Software Engineering Institute

Adobe Acrobat and Adobe Reader provide an ActiveX control to allow applications such as Internet Explorer to open PDF files. The control, which is provided by the file AcroPDF.dll, fails to properly handle input to its methods. By calling certain methods with specific input, the application hosting the ActiveX control can crash.

More information about this issue can be found in Adobe Security bulletin APSB06-20.

By convincing a user to view a specially crafted HTML document (e.g., a web page or an HTML email message or attachment), an attacker may be able to cause Internet Explorer (or any program using the Adobe AcroPDF control) to crash. Note that this crash does not appear to be exploitable to execute arbitrary code.
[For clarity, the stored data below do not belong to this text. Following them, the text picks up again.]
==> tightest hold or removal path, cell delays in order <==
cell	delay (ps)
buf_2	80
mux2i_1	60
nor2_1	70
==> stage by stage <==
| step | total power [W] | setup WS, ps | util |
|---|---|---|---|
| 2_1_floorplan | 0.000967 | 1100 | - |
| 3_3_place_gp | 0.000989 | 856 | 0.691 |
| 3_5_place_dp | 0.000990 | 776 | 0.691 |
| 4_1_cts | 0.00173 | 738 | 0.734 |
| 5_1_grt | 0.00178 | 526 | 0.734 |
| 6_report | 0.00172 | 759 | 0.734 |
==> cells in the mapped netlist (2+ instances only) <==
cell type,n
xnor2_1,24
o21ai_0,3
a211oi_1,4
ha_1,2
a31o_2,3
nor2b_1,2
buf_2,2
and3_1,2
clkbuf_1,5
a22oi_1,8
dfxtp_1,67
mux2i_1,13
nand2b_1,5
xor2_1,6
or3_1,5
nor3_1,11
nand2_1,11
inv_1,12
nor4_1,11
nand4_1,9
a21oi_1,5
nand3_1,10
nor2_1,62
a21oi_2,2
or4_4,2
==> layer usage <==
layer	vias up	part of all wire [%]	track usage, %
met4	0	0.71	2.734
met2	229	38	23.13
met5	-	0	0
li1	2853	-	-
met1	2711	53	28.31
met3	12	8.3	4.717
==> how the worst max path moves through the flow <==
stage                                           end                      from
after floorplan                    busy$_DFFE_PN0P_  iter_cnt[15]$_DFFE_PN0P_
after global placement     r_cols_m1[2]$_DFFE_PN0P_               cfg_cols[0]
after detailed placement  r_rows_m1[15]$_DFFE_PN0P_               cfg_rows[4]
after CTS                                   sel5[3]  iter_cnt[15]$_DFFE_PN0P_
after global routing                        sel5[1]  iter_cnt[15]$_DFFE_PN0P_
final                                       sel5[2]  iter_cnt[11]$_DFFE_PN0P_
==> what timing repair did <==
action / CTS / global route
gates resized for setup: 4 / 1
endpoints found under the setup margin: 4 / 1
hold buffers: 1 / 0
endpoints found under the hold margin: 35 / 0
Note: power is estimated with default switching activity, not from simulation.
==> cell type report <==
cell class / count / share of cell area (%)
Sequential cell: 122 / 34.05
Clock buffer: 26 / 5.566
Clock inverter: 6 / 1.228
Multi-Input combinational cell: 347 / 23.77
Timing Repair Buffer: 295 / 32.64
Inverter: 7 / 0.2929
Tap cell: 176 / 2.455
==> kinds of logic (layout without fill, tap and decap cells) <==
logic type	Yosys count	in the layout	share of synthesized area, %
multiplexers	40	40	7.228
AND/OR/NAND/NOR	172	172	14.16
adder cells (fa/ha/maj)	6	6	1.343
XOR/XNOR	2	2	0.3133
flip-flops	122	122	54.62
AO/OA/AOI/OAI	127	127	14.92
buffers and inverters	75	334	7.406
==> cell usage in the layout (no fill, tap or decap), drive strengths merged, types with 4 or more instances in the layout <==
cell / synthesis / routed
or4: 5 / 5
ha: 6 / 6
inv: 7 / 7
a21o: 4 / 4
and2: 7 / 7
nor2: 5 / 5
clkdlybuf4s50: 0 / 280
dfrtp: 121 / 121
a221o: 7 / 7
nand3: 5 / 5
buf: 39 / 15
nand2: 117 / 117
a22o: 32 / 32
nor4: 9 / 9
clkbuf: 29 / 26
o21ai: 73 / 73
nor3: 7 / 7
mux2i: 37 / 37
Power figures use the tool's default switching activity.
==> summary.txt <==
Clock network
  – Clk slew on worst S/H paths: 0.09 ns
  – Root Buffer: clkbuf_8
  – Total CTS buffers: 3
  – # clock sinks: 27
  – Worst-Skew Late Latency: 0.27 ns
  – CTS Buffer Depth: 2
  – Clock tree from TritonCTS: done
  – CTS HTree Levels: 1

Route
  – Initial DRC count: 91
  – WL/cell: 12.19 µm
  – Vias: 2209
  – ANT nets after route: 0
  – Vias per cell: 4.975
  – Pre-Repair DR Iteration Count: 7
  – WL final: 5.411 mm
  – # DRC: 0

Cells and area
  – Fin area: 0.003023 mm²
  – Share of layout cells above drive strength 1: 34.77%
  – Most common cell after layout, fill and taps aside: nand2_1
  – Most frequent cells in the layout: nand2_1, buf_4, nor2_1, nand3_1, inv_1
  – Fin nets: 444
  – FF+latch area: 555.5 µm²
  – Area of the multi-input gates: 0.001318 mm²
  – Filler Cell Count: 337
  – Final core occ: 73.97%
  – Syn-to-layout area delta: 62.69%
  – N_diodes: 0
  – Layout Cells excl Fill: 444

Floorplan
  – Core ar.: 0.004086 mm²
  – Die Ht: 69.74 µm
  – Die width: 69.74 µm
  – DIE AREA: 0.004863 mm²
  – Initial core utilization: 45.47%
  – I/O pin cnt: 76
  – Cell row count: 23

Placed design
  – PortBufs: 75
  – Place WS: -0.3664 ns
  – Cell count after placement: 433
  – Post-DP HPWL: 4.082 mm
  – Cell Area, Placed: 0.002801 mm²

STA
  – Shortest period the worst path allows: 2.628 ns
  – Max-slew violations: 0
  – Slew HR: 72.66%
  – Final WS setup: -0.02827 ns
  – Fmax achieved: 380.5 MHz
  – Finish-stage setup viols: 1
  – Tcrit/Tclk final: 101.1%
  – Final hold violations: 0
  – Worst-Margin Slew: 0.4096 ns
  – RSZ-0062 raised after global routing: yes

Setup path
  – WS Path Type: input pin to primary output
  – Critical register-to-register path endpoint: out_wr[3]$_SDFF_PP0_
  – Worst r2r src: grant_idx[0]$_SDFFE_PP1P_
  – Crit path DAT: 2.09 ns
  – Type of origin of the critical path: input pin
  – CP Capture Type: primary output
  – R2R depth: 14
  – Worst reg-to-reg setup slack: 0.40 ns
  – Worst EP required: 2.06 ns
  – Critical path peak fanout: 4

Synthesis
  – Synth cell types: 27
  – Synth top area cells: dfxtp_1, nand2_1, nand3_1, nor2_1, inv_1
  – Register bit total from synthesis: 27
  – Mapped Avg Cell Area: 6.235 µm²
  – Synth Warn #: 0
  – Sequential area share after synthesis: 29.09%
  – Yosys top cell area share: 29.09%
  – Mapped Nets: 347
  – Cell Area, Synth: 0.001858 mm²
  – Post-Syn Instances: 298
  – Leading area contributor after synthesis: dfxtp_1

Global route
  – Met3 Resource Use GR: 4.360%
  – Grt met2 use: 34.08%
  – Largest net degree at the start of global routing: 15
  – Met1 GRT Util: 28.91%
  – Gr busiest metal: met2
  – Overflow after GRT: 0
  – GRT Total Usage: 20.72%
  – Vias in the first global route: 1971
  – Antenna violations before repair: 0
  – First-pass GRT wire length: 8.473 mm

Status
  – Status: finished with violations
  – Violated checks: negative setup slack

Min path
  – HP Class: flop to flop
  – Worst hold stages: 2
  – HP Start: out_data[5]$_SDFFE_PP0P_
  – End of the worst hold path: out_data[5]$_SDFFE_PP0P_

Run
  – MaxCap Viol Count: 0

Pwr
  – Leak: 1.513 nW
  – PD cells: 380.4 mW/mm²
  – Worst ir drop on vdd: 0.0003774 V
--- config.mk ---
export PLATFORM = sky130hd
export DESIGN_NAME = multi_ch_sync_fifo
export DESIGN_NICKNAME = d
export VERILOG_FILES = /design/src/rtl/multi_ch_sync_fifo.sv
export SDC_FILE = /design/constraint.sdc
export NUM_CORES = 2
export LEC_CHECK = 0
export CORE_MARGIN = 4
export CORE_UTILIZATION = 55
export DETAILED_ROUTE_END_ITERATION = 6
export MAX_ROUTING_LAYER = met4
export PLACE_DENSITY = 0.74
export SYNTH_ARGS = -nofsm -noshare
export SYNTH_HDL_FRONTEND = slang
export SYNTH_SLANG_ARGS = --single-unit
export TNS_END_PERCENT = 30
--- constraint.sdc ---
create_clock -name clk -period 7.5 [get_ports clk]
set_input_delay 1.5 -clock clk [delete_from_list [all_inputs] [get_ports clk]]
set_output_delay 1.5 -clock clk [all_outputs]
set_load 0.1 [all_outputs]
--- src/rtl/multi_ch_sync_fifo.sv ---
// Single-clock multi-channel FIFO. NUM_CH independent queues share one storage
// array addressed by {channel, pointer}. One write and one read are accepted per
// cycle. The read data path is registered, so it has one cycle of latency.
// Flags are decoded from registered counts only.
module multi_ch_sync_fifo #(
    parameter int DATA_WIDTH = 8,
    parameter int ADDR_WIDTH = 6,
    parameter int NUM_CH     = 4,
    parameter int AF_LEVEL   = 2**ADDR_WIDTH - 4,
    parameter int AE_LEVEL   = 4
) (
    input  logic                                clk,
    input  logic                                rst_n,
    input  logic                                wr_en,
    input  logic [$clog2(NUM_CH)-1:0]           wr_ch,
    input  logic [DATA_WIDTH-1:0]               wr_data,
    input  logic                                rd_en,
    input  logic [$clog2(NUM_CH)-1:0]           rd_ch,
    output logic [DATA_WIDTH-1:0]               rd_data,
    output logic                                rd_valid,
    output logic [$clog2(NUM_CH)-1:0]           rd_data_ch,
    input  logic                                flush,
    input  logic [$clog2(NUM_CH)-1:0]           flush_ch,
    input  logic                                err_clr,
    output logic [NUM_CH-1:0]                   full,
    output logic [NUM_CH-1:0]                   empty,
    output logic [NUM_CH-1:0]                   almost_full,
    output logic [NUM_CH-1:0]                   almost_empty,
    output logic [NUM_CH*(ADDR_WIDTH+1)-1:0]    count,
    output logic [NUM_CH-1:0]                   overflow,
    output logic [NUM_CH-1:0]                   underflow
);

    localparam int CH_W   = $clog2(NUM_CH);
    localparam int DEPTH  = 2**ADDR_WIDTH;
    localparam int CW     = ADDR_WIDTH + 1;
    localparam int MEM_AW = CH_W + ADDR_WIDTH;

    logic [CW-1:0]         wr_ptr_q [NUM_CH];
    logic [CW-1:0]         wr_ptr_d [NUM_CH];
    logic [CW-1:0]         rd_ptr_q [NUM_CH];
    logic [CW-1:0]         rd_ptr_d [NUM_CH];
    logic [CW-1:0]         cnt_q    [NUM_CH];
    logic [CW-1:0]         cnt_d    [NUM_CH];
    logic [NUM_CH-1:0]     ovf_q, ovf_d;
    logic [NUM_CH-1:0]     unf_q, unf_d;
    logic                  rd_valid_q, rd_valid_d;
    logic [DATA_WIDTH-1:0] rd_data_q, rd_data_d;
    logic [CH_W-1:0]       rd_data_ch_q, rd_data_ch_d;

    logic [DATA_WIDTH-1:0] mem_q [2**MEM_AW];

    logic                  wr_flushed, wr_full, wr_acc, wr_rej;
    logic                  rd_flushed, rd_empty, rd_acc, rd_rej;
    logic [MEM_AW-1:0]     wr_addr, rd_addr;

    // Accept/reject decisions from pre-edge counts; flush silently drops same-channel requests.
    always_comb begin
        wr_flushed = flush && (flush_ch == wr_ch);
        rd_flushed = flush && (flush_ch == rd_ch);
        wr_full    = (cnt_q[wr_ch] == CW'(DEPTH));
        rd_empty   = (cnt_q[rd_ch] == '0);
        wr_acc     = wr_en && !wr_full && !wr_flushed;
        wr_rej     = wr_en &&  wr_full && !wr_flushed;
        rd_acc     = rd_en && !rd_empty && !rd_flushed;
        rd_rej     = rd_en &&  rd_empty && !rd_flushed;
        wr_addr    = {wr_ch, wr_ptr_q[wr_ch][ADDR_WIDTH-1:0]};
        rd_addr    = {rd_ch, rd_ptr_q[rd_ch][ADDR_WIDTH-1:0]};
    end

    // Per-channel pointer and count update; a flush overrides any traffic on its channel.
    always_comb begin
        for (int i = 0; i < NUM_CH; i++) begin
            wr_ptr_d[i] = wr_ptr_q[i];
            rd_ptr_d[i] = rd_ptr_q[i];
            cnt_d[i]    = cnt_q[i];
            if (flush && (flush_ch == CH_W'(i))) begin
                wr_ptr_d[i] = '0;
                rd_ptr_d[i] = '0;
                cnt_d[i]    = '0;
            end else begin
                if (wr_acc && (wr_ch == CH_W'(i)))
                    wr_ptr_d[i] = wr_ptr_q[i] + CW'(1);
                if (rd_acc && (rd_ch == CH_W'(i)))
                    rd_ptr_d[i] = rd_ptr_q[i] + CW'(1);
                if ((wr_acc && (wr_ch == CH_W'(i))) && !(rd_acc && (rd_ch == CH_W'(i))))
                    cnt_d[i] = cnt_q[i] + CW'(1);
                else if (!(wr_acc && (wr_ch == CH_W'(i))) && (rd_acc && (rd_ch == CH_W'(i))))
                    cnt_d[i] = cnt_q[i] - CW'(1);
            end
        end
    end

    // Sticky errors: clear first so that a same-cycle new error still sets its bit.
    always_comb begin
        ovf_d = err_clr ? '0 : ovf_q;
        unf_d = err_clr ? '0 : unf_q;
        if (wr_rej)
            ovf_d[wr_ch] = 1'b1;
        if (rd_rej)
            unf_d[rd_ch] = 1'b1;
    end

    // Registered read port; data and channel hold their last value when idle.
    always_comb begin
        rd_valid_d   = rd_acc;
        rd_data_d    = rd_data_q;
        rd_data_ch_d = rd_data_ch_q;
        if (rd_acc) begin
            rd_data_d    = mem_q[rd_addr];
            rd_data_ch_d = rd_ch;
        end
    end

    // Control state registers with synchronous active-low reset.
    always_ff @(posedge clk) begin
        if (!rst_n) begin
            for (int i = 0; i < NUM_CH; i++) begin
                wr_ptr_q[i] <= '0;
                rd_ptr_q[i] <= '0;
                cnt_q[i]    <= '0;
            end
            ovf_q        <= '0;
            unf_q        <= '0;
            rd_valid_q   <= 1'b0;
            rd_data_q    <= '0;
            rd_data_ch_q <= '0;
        end else begin
            for (int i = 0; i < NUM_CH; i++) begin
                wr_ptr_q[i] <= wr_ptr_d[i];
                rd_ptr_q[i] <= rd_ptr_d[i];
                cnt_q[i]    <= cnt_d[i];
            end
            ovf_q        <= ovf_d;
            unf_q        <= unf_d;
            rd_valid_q   <= rd_valid_d;
            rd_data_q    <= rd_data_d;
            rd_data_ch_q <= rd_data_ch_d;
        end
    end

    // Shared storage; contents are not cleared by reset, pointers make stale words unreachable.
    always_ff @(posedge clk) begin
        if (rst_n && wr_acc)
            mem_q[wr_addr] <= wr_data;
    end

    // Flag decode and count packing from registered counts.
    always_comb begin
        for (int i = 0; i < NUM_CH; i++) begin
            full[i]         = (cnt_q[i] == CW'(DEPTH));
            empty[i]        = (cnt_q[i] == '0);
            almost_full[i]  = (cnt_q[i] >= CW'(AF_LEVEL));
            almost_empty[i] = (cnt_q[i] <= CW'(AE_LEVEL));
            count[i*CW +: CW] = cnt_q[i];
        end
    end

    assign overflow   = ovf_q;
    assign underflow  = unf_q;
    assign rd_valid   = rd_valid_q;
    assign rd_data    = rd_data_q;
    assign rd_data_ch = rd_data_ch_q;

endmodule

==> impl_results.md <==
* Root buffer cell: clkbuf_16
* Hpwl dp at 151 mm
* Max Root-Sink Buffers at 3
* Reg clk slew, reported paths at 60 ps
* Worst Path Arrival at 6410 ps
* Dpl cells at 7381
* CP startpoint kind: primary input
* Final hold violation count at 0
* Number of hold buffers added after cts at 0
* Full die area at 162000 um2
* CTS resizes at 0
* Least-Margin Pin Slew at 1460 ps
* CTS tree: done
* Power Density at 266 nW/um2
* First-pass GRT wire length at 358 mm
* Routability congestion estimate at 0.954
* Vias in the first global route at 50100
* Hold Path Class: reg -> reg
* Post-synth ARST share at 0%
* #FFs+latches synth at 2143
* Worst Setup End Kind: flop
* Final setup TNS at 0 ps
* Hold_sp: overflow[1]
* Global route total overflow at 0
* Largest net degree at the start of global routing at 200
* Crit path max-delay family: compound AO/OA/AOI/OAI gates
* Req. time, crit path at 8170 ps
* Die Wd at 402 um
* Multi-input logic area at 20500 um2
* Switching part of the total power at 23.3%
* Kind of critical path: in -> reg
* Maxcap violations at 1
* Layout cells sized above 1 at 13.7%
* 1st-pass router iterations at 6
* Post-Layout Cell Count at 7772
* Seq/Total Area, Yosys at 74.1%
* CP max FO at 24
* Synthesized area at 85500 um2
* FILL cells at 10700
* LEAKAGE at 0.0306 uW
* # port buffers at 82
* Via density at 6.74
* Crit-path slowest cell: nor4_1
* Design Area, Final at 95800 um2
* H-tree lvl count at 4
* Worst-path cell chain: buf_2 > mux4_2 > buf_4 > nand2_1 > buf_4 > a311oi_1 > nor4_1 > o22ai_1 > o311ai_1 > a41oi_1
* Cell mode on critical path: buf_4
* Slew headroom at 1.77%
* FMAX at 174 MHz
* Register-to-register setup slack at 2540 ps
* Clk sinks at 2143
* CTS Buf Count at 204
* Hold Path End: overflow[1]
* WHS at 485 ps
* Pwr Total at 25500 uW
* Post-Route WL at 249 mm
* Crit path time final at 5740 ps
* Routed len/inst at 32.0 um
* Clock Latency Late Sink at 850 ps
* Initial antenna violation count at 12
* Warnings from Yosys at 0
* Initial DRC Count at 8936
* Worst IR drop on VDD at 0.240 mV
* Final max-slew violation count at 0
* Hold depth at 2
* Syn_nets at 5476
* ANT nets after route at 0
* Starting Density at 55.4%
* DRC at 0
* Logic pwr share at 7.3%
* Storage cell area at 63400 um2
* Postcts setup bufs at 0
* # setup viols final at 0
* Nets at 5599
* Chip Height at 402 um
* Yosys cell types at 70
* Switch Pwr at 5940 uW
* RR Startpoint: rd_ptr_q[3][2]
* Number of placed I/O pins at 83
* Post-Place Cell Area at 89000 um2
* Seq pwr share at 51.8%
* Row cnt at 144
* Internal power at 19600 uW
* Clock share of power at 40.9%
* Final Skew at 52.2 ps
* Vias at 52400
* Ys flop type: edfxtp_1
* P&R area growth vs syn at 12.0%
* R2r endpoint: rd_data[2]
* Number of synthesized flops with an enable pin at 2048
* Unrepaired setup endpoints after global routing: no
* Status: finished, violations left
* Bufs and invs on worst path at 3
* Global Route Usage Sum at 31.5%
* CP peak stage delay at 930 ps
* Fin crit share at 76.5%
* Core area at 154000 um2
* Mapped Cells at 5420
* Failing checks: capacitance limit
* Mean cell area of the mapped netlist at 15.8 um2
* R2R depth at 9
kinds of logic (layout without fill, tap and decap cells):
kind of cell / after synthesis / after routing / share of synthesized area [%]
multiplexers: 366 / 366 / 8.30
AND/OR/NAND/NOR: 1795 / 1795 / 9.15
other: 0 / 13 / 0
XOR/XNOR: 64 / 64 / 0.655
AO/OA/AOI/OAI: 652 / 652 / 5.23
buffers and inverters: 364 / 659 / 1.99
flip-flops: 2143 / 2143 / 74.1
adder cells (fa/ha/maj): 36 / 36 / 0.562
stage by stage:
stage          util [%]  setup WS, ps
6_report           62.0          1760
5_1_grt            62.0          1790
4_1_cts            62.0          2210
3_5_place_dp       57.6          1310
3_3_place_gp       57.6          1360
2_1_floorplan         -          2130
layer usage:
metal	global-route usage [%]	up-vias	wire, um
li1	-	21200	-
met1	40.7	26000	86100
met2	45.7	4284	112000
met3	10.0	857	36100
met4	14.9	0	14400
met5	-	-	0
sequential cells by signal, summed over array words and instances, names as in the netlist:
name and cells:
rd_data 8, wr_ptr_q 24, underflow 4, cnt_q 28
overflow 4, rd_ptr_q 24, rd_valid 1, mem_q 2048
rd_data_ch 2
power groups by stage:
stage / sequential, uW / combinational, uW / clock [uW]
2_1_floorplan: 13700 / 968 / 0
3_3_place_gp: 13500 / 1810 / 0
3_5_place_dp: 13500 / 1830 / 0
4_1_cts: 13200 / 1830 / 10500
5_1_grt: 13200 / 1940 / 11000
6_report: 13200 / 1850 / 10400
cells in the mapped netlist, types with 6 or more instances:
cell / instances / area, um2
a2111oi_0: 12 / 105
a211oi_1: 104 / 781
a21o_1: 13 / 97.6
a21oi_1: 113 / 566
a22oi_1: 58 / 435
a311oi_1: 67 / 587
a31oi_1: 94 / 588
a32oi_1: 6 / 52.6
a41oi_1: 7 / 61.3
and2_1: 15 / 93.8
and3_1: 87 / 544
buf_1: 31 / 116
buf_2: 104 / 521
buf_4: 33 / 248
buf_6: 7 / 78.8
clkbuf_1: 168 / 631
dfxtp_1: 95 / 1900
edfxtp_1: 2048 / 61500
ha_1: 32 / 400
inv_1: 19 / 71.3
mux2i_1: 87 / 871
mux4_2: 273 / 6150
nand2_1: 895 / 3360
nand2b_1: 7 / 43.8
nand3_1: 171 / 856
nand4_1: 49 / 307
nor2_1: 387 / 1450
nor2b_1: 95 / 594
nor3_1: 21 / 105
nor4_1: 31 / 194
o21ai_0: 54 / 270
o22ai_1: 58 / 363
or3_1: 13 / 81.3
or4_1: 8 / 60.1
xnor2_1: 31 / 272
xor2_1: 33 / 289
worst max-delay path by stage:
stage,from,end,cells after the start
2_1_floorplan,cnt_q[0][4],almost_empty[0],2
3_3_place_gp,wr_ch[1],cnt_q[1][6],14
3_5_place_dp,wr_ch[1],mem_q[196][1],8
4_1_cts,wr_ch[1],mem_q[247][3],8
5_1_grt,wr_ch[1],mem_q[247][3],8
6_report,rd_ch[1],rd_data[2],10
cell type report:
type | count | area share, %
clock buffers | 259 | 5.74
flip-flops and latches | 2143 | 66.2
well taps | 2044 | 2.67
repair buffers | 262 | 2.52
inverters | 19 | 0.0745
diodes | 13 | 0.0340
multi-input cells | 2913 | 21.4
clock inverters | 119 | 1.34
placed cells by master, fill, tap and decap left out, types with 95 or more instances in the layout:
cell type  Yosys  layout
a211oi_1     104     104
a21oi_1      113     113
buf_4         33     162
clkbuf_16      0     208
dfxtp_1       95      95
edfxtp_1    2048    2048
mux4_2       273     272
nand2_1      895     894
nand3_1      171     171
nor2_1       387     383
tightest hold or removal path, stage by stage, from the launching register on:
cell	delay (ps)
dfxtp_1	310
nand2b_1	60
a21boi_0	70
No activity file was read; power rests on OpenSTA's default activity.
Upgrade Adobe Reader as prescribed by Adobe
Adobe has addressed this issue in Adobe Reader 8. Users should upgrade to Adobe Reader 8 as soon as possible.

Users who are unable to upgrade to Adobe Reader 8 should upgrade to an unaffected version of the AcroPDF ActiveX control. Instrcutions on how to upgrade the AcroPDF ActiveX control are listed in Adobe Security bulletin APSB06-20.

Disable the AcroPDF ActiveX control

According to Adobe Security advisory APSA06-20, the AcroPDF ActiveX control can be disabled by taking the following steps:

1. Exit Internet Explorer and Adobe Reader.
2. Browse to <volume>:\Program Files\Adobe\Acrobat 7.0\ActiveX.
    Note: If you did not install Acrobat to the default location, browse to the location of your Acrobat 7.0 folder.
3. Select AcroPDF.dll and delete it.